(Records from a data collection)
BEGIN

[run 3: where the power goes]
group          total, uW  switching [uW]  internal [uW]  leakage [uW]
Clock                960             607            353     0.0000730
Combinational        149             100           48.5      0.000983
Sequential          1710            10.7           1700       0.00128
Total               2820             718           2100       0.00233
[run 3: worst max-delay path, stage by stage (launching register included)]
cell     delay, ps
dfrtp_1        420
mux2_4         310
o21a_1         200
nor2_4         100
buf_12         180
--- config.mk ---
export PLATFORM = sky130hd
export DESIGN_NAME = bcd_xs3_serial
export DESIGN_NICKNAME = d
export VERILOG_FILES = /design/src/rtl/xs3_pkg.sv /design/src/rtl/xs3_next_state.sv /design/src/rtl/xs3_out_logic.sv /design/src/rtl/bcd_xs3_serial.sv
export SDC_FILE = /design/constraint.sdc
export NUM_CORES = 1
export LEC_CHECK = 0
export ABC_AREA = 1
export BUFFER_PORTS_ARGS = -buffer_cell sky130_fd_sc_hd__buf_2
export CORE_AREA = 2 2 39 41
export CTS_CLUSTER_DIAMETER = 120
export DETAILED_ROUTE_END_ITERATION = 16
export DIE_AREA = 0 0 41 43
export SLEW_MARGIN = 20
export SYNTH_ARGS = -nofsm -noshare
export SYNTH_HDL_FRONTEND = slang
export SYNTH_SLANG_ARGS = --single-unit
--- constraint.sdc ---
create_clock -name clk -period 1.9 [get_ports clk]
set_clock_uncertainty 0.2 [all_clocks]
set_input_delay 0.38 -clock clk [delete_from_list [all_inputs] [get_ports clk]]
set_output_delay 0.38 -clock clk [all_outputs]
set_load 0.05 [all_outputs]
--- src/rtl/xs3_pkg.sv ---
package xs3_pkg;

    typedef enum logic [2:0] {
        ST_B0    = 3'd0,
        ST_B1_C0 = 3'd1,
        ST_B1_C1 = 3'd2,
        ST_B2_C0 = 3'd3,
        ST_B2_C1 = 3'd4,
        ST_B3_C0 = 3'd5,
        ST_B3_C1 = 3'd6
    } xs3_state_e;

    localparam int DIGIT_W = 4;
    localparam int POS_W   = $clog2(DIGIT_W);

    function automatic logic maj3(input logic a, input logic b, input logic c);
        return (a & b) | (a & c) | (b & c);
    endfunction

endpackage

END

#### Exercise aim:
Print each entry exactly as it was written.

#### Response to the exercise:
[run 3: where the power goes]
group          total, uW  switching [uW]  internal [uW]  leakage [uW]
Clock                960             607            353     0.0000730
Combinational        149             100           48.5      0.000983
Sequential          1710            10.7           1700       0.00128
Total               2820             718           2100       0.00233
[run 3: worst max-delay path, stage by stage (launching register included)]
cell     delay, ps
dfrtp_1        420
mux2_4         310
o21a_1         200
nor2_4         100
buf_12         180
--- config.mk ---
export PLATFORM = sky130hd
export DESIGN_NAME = bcd_xs3_serial
export DESIGN_NICKNAME = d
export VERILOG_FILES = /design/src/rtl/xs3_pkg.sv /design/src/rtl/xs3_next_state.sv /design/src/rtl/xs3_out_logic.sv /design/src/rtl/bcd_xs3_serial.sv
export SDC_FILE = /design/constraint.sdc
export NUM_CORES = 1
export LEC_CHECK = 0
export ABC_AREA = 1
export BUFFER_PORTS_ARGS = -buffer_cell sky130_fd_sc_hd__buf_2
export CORE_AREA = 2 2 39 41
export CTS_CLUSTER_DIAMETER = 120
export DETAILED_ROUTE_END_ITERATION = 16
export DIE_AREA = 0 0 41 43
export SLEW_MARGIN = 20
export SYNTH_ARGS = -nofsm -noshare
export SYNTH_HDL_FRONTEND = slang
export SYNTH_SLANG_ARGS = --single-unit
--- constraint.sdc ---
create_clock -name clk -period 1.9 [get_ports clk]
set_clock_uncertainty 0.2 [all_clocks]
set_input_delay 0.38 -clock clk [delete_from_list [all_inputs] [get_ports clk]]
set_output_delay 0.38 -clock clk [all_outputs]
set_load 0.05 [all_outputs]
--- src/rtl/xs3_pkg.sv ---
package xs3_pkg;

    typedef enum logic [2:0] {
        ST_B0    = 3'd0,
        ST_B1_C0 = 3'd1,
        ST_B1_C1 = 3'd2,
        ST_B2_C0 = 3'd3,
        ST_B2_C1 = 3'd4,
        ST_B3_C0 = 3'd5,
        ST_B3_C1 = 3'd6
    } xs3_state_e;

    localparam int DIGIT_W = 4;
    localparam int POS_W   = $clog2(DIGIT_W);

    function automatic logic maj3(input logic a, input logic b, input logic c);
        return (a & b) | (a & c) | (b & c);
    endfunction

endpackage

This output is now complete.